▶ **Brief**:
Where a line holds the word "DEPTH", count it, then give only the total for the entries below.

● ● ● ● ●

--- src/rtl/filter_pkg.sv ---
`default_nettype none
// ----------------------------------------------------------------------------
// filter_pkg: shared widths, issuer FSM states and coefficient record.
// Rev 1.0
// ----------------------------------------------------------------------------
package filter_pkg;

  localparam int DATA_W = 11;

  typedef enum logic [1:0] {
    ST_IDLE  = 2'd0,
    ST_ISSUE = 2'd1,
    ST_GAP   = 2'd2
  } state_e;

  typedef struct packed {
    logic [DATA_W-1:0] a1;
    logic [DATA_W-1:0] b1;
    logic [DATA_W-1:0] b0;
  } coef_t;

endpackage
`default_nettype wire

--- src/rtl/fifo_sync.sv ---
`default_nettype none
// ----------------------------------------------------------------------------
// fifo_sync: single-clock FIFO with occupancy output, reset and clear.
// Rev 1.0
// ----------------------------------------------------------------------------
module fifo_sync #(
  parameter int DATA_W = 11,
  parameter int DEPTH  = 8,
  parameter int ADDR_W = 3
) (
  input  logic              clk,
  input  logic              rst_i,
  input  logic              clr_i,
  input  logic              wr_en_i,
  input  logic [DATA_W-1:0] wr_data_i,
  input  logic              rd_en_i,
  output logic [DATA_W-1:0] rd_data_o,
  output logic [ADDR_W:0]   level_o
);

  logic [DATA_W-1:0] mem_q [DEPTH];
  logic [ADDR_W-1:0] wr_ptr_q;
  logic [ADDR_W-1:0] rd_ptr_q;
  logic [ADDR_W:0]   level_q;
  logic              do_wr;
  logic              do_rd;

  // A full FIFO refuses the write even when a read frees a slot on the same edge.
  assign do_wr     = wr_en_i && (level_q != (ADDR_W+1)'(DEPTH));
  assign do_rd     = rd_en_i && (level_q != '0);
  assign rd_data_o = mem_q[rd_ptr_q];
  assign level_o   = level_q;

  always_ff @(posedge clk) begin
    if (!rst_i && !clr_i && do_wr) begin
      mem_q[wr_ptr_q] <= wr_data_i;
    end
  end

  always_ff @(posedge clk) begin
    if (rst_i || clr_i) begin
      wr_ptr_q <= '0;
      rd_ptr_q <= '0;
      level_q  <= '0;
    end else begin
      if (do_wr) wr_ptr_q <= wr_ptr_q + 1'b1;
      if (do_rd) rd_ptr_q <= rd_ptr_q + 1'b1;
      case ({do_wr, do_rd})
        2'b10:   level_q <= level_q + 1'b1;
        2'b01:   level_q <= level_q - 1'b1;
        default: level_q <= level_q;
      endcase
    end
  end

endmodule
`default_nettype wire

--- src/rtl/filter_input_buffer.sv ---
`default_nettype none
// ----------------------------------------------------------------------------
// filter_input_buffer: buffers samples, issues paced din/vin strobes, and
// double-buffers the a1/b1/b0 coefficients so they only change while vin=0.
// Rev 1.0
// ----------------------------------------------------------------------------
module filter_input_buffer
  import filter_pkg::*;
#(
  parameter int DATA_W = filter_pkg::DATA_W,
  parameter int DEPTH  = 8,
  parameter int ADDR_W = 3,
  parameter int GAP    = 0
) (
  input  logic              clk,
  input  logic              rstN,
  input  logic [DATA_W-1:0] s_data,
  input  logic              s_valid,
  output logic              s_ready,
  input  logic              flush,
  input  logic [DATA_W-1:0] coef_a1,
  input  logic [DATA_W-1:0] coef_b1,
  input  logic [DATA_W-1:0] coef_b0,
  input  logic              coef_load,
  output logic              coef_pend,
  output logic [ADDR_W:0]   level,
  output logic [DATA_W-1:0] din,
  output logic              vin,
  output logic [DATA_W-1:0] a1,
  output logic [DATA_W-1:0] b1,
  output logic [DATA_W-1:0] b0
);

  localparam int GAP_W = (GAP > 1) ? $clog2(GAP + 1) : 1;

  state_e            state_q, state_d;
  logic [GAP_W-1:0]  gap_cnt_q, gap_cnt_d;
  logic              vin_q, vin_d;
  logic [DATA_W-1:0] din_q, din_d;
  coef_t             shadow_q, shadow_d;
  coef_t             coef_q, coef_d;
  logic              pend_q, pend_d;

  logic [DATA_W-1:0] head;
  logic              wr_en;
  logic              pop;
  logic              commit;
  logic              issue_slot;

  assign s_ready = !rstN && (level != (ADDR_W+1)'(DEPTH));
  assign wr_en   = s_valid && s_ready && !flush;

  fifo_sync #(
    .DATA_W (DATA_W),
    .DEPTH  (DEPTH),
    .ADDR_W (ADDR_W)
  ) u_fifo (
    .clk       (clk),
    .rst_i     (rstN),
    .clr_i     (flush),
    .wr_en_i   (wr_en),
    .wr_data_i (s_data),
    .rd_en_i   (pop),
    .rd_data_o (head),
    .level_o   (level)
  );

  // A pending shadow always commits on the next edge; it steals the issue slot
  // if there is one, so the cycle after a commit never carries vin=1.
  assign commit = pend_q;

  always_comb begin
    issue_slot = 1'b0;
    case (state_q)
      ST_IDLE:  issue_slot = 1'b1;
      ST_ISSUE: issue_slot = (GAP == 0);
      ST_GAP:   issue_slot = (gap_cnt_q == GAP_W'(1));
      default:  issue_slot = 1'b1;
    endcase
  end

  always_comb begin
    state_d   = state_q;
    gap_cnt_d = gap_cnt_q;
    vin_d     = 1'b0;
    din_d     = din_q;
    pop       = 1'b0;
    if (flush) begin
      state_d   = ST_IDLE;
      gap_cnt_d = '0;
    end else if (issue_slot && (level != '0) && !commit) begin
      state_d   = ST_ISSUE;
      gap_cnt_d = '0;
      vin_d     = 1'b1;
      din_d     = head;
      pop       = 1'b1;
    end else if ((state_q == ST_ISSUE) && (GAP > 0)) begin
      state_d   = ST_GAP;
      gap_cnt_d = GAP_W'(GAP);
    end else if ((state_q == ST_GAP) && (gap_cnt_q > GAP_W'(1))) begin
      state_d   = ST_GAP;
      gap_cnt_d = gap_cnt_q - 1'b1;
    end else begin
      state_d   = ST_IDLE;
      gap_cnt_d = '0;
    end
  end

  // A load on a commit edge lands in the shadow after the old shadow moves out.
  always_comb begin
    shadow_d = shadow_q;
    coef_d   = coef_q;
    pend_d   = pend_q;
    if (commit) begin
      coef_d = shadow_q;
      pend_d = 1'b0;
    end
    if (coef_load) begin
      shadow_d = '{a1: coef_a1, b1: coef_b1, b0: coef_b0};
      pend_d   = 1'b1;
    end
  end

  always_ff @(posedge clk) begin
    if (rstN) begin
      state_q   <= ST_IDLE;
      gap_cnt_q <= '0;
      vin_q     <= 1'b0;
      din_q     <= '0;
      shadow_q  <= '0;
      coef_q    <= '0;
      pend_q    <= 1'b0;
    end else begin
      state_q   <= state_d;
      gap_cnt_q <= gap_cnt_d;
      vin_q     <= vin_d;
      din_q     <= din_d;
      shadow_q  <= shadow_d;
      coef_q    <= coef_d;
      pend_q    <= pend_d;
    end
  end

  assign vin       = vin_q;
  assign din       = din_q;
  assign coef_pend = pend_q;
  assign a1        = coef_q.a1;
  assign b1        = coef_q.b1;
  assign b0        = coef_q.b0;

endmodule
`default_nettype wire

● ● ● ● ●

▶ **Response below**:
6